*** Exercise material ***

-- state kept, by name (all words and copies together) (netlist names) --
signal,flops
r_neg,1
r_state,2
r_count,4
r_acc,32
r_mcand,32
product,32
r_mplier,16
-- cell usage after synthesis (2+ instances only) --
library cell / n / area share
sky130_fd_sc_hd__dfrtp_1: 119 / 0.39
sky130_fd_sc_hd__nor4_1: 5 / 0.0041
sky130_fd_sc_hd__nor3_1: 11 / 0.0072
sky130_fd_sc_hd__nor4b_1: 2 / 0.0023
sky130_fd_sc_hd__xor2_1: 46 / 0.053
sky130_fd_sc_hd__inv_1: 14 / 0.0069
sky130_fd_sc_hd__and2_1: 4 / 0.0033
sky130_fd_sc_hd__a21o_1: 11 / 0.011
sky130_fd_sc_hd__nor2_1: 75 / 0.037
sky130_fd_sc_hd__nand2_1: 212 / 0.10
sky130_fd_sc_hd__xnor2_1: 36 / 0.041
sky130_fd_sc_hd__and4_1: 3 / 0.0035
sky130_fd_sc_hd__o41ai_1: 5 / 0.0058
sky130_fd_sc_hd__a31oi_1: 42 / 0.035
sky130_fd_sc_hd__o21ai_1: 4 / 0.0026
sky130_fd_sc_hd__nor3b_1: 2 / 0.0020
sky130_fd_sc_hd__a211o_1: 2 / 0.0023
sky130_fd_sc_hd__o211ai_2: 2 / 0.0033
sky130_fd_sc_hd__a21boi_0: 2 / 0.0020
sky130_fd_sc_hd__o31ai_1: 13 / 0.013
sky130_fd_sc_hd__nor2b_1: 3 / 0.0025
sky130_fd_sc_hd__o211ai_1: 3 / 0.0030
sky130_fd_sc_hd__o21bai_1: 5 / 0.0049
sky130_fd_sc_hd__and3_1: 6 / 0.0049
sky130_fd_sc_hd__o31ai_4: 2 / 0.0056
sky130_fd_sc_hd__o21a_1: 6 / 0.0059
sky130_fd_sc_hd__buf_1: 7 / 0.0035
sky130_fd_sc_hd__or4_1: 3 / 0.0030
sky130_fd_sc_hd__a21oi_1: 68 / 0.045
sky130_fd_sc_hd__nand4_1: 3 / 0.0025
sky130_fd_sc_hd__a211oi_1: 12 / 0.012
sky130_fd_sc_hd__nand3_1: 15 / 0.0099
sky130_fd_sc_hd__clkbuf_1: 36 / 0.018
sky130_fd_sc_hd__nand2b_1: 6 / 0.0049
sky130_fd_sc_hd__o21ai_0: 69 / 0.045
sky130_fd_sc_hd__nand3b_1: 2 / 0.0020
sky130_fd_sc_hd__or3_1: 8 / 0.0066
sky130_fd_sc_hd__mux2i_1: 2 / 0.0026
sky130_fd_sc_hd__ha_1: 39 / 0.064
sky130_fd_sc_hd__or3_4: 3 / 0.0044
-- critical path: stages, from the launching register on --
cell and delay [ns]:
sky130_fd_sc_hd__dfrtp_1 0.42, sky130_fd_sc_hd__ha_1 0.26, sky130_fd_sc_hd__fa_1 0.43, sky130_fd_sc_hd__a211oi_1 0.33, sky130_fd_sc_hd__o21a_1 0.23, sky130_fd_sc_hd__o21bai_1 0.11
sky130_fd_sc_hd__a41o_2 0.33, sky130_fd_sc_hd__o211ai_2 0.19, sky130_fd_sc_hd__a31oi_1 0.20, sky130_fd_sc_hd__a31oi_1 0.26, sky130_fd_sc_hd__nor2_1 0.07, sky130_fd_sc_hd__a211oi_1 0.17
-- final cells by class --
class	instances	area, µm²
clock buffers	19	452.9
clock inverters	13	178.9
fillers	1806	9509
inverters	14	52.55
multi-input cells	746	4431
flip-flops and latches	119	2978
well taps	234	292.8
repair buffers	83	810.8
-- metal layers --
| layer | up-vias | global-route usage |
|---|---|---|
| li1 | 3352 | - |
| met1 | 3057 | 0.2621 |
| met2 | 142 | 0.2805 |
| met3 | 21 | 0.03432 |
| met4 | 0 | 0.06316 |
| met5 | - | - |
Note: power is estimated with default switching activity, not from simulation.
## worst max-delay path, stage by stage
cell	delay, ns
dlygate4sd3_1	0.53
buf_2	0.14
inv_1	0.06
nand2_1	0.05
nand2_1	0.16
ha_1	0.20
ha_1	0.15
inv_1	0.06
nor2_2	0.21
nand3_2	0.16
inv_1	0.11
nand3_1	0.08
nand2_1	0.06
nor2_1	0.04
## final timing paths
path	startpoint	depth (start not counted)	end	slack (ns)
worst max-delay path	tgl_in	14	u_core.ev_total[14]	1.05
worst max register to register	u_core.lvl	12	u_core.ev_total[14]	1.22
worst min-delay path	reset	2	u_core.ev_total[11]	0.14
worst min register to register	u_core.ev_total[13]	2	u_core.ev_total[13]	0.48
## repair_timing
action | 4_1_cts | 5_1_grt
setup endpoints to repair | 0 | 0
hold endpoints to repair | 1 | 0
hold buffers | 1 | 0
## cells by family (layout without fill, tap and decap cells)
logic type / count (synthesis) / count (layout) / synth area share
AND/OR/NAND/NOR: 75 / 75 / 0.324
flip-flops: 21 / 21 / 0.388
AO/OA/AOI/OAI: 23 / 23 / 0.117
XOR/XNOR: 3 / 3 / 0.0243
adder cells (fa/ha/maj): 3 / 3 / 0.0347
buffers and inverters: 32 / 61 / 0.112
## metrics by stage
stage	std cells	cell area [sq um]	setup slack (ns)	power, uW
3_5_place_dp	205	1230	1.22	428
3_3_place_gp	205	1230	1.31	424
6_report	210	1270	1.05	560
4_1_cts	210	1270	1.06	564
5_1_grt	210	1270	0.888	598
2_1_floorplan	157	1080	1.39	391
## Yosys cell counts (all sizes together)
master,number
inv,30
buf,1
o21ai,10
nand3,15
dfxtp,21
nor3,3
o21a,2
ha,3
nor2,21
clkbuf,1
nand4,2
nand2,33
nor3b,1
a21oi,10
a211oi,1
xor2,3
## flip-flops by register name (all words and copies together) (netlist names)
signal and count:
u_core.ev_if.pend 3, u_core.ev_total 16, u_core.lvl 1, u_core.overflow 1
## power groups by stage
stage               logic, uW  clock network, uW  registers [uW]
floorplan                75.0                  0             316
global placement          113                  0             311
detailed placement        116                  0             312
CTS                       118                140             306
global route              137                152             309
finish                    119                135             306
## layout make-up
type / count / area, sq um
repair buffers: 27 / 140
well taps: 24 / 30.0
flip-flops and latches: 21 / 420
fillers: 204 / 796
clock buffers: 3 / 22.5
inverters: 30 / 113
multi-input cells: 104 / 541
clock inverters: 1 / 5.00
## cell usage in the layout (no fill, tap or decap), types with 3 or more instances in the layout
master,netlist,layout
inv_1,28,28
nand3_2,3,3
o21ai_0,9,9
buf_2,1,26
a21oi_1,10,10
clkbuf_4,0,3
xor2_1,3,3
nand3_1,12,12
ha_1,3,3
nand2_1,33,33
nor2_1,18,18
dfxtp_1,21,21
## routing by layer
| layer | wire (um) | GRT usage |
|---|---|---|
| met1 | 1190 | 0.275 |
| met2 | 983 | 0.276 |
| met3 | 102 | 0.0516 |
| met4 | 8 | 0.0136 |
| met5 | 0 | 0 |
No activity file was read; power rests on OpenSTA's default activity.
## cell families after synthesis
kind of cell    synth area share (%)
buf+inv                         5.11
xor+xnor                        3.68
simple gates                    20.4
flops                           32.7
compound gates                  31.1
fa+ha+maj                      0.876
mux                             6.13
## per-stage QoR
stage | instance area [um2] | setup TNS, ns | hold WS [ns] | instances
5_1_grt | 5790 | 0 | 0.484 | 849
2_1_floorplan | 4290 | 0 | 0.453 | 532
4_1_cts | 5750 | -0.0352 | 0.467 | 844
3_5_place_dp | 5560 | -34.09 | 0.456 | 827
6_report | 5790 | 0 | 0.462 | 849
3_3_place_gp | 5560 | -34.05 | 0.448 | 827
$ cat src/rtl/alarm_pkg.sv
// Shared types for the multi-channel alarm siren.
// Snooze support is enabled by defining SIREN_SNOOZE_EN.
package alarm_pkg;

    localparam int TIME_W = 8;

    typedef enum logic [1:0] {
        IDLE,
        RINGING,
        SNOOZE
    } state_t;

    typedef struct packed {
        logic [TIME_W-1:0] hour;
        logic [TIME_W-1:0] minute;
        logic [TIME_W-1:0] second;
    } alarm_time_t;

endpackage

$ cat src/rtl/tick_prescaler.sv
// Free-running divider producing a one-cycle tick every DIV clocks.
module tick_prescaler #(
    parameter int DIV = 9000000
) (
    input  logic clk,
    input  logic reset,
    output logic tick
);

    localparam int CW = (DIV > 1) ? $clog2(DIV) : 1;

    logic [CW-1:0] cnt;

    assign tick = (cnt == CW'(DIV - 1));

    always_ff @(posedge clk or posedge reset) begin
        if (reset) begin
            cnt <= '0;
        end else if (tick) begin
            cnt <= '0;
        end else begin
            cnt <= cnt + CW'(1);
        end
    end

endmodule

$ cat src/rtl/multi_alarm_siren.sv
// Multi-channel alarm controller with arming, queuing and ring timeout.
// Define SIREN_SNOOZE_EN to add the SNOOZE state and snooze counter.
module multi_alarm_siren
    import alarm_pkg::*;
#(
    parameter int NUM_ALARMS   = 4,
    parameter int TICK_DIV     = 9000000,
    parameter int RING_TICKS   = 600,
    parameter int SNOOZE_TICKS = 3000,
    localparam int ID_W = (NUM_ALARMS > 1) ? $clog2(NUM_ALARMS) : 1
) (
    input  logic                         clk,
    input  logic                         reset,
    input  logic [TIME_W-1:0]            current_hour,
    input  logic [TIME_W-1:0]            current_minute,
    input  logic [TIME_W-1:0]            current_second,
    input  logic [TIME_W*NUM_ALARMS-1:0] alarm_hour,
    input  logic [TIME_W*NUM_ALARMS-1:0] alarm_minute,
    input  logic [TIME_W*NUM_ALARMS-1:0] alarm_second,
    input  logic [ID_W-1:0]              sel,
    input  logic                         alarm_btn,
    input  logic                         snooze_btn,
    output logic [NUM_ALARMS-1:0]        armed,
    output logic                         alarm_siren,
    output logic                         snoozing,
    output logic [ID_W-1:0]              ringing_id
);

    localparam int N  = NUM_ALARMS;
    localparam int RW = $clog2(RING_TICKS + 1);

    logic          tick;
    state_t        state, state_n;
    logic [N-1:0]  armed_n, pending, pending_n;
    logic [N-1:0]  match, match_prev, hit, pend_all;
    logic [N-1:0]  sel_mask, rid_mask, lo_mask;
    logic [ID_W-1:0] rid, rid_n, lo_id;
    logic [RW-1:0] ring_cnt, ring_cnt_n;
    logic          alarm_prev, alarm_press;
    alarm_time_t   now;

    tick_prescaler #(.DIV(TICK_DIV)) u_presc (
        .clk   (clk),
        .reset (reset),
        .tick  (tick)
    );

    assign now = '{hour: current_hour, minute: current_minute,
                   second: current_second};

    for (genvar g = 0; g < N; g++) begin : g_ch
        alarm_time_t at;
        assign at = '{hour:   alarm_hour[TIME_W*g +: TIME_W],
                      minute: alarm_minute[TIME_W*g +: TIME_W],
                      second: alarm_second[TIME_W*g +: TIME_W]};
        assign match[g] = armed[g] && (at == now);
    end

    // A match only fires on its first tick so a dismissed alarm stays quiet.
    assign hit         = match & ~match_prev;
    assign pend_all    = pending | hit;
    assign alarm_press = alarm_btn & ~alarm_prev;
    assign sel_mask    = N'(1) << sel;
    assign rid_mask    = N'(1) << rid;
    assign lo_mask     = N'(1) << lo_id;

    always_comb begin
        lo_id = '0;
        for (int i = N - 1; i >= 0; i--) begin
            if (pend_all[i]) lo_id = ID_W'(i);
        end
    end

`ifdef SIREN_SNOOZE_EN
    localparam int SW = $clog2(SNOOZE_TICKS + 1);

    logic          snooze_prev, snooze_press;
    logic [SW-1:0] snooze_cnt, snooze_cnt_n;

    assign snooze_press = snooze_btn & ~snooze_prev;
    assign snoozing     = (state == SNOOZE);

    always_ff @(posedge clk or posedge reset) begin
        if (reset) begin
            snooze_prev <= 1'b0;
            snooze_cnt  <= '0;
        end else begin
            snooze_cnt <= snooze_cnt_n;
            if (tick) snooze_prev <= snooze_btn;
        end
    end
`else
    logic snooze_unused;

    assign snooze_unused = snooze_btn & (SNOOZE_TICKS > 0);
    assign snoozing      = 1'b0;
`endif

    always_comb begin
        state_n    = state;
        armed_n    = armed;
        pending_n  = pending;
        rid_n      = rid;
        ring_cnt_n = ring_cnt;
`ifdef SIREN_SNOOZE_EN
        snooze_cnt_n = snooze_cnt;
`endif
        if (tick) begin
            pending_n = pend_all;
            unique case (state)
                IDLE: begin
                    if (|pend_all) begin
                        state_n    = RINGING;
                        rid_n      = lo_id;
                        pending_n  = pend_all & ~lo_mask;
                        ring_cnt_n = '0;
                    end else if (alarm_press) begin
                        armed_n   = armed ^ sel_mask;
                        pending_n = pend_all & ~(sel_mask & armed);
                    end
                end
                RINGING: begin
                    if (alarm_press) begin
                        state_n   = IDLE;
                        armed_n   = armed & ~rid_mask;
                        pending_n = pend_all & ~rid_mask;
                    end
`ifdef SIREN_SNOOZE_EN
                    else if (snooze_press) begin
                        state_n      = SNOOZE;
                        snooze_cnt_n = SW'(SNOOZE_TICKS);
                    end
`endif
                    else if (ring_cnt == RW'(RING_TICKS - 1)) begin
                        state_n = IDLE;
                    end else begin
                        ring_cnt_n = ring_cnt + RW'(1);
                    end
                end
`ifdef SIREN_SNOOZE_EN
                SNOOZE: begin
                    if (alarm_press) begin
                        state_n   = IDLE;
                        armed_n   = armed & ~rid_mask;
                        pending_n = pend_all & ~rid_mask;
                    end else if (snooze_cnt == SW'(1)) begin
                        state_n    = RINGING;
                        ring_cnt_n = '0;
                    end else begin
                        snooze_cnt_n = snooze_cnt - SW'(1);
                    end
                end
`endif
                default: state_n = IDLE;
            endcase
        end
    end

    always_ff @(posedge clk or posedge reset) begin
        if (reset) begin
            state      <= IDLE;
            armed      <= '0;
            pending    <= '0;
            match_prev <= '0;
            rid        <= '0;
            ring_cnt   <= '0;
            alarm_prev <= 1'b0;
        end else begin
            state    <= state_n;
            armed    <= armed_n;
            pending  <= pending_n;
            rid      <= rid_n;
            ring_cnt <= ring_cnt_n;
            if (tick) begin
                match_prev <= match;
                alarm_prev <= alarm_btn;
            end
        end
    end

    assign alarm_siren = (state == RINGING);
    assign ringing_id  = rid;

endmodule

***

Your answer should consist of the lines from the listing that hold the word "class".

● Expected output
-- final cells by class --
class	instances	area, µm²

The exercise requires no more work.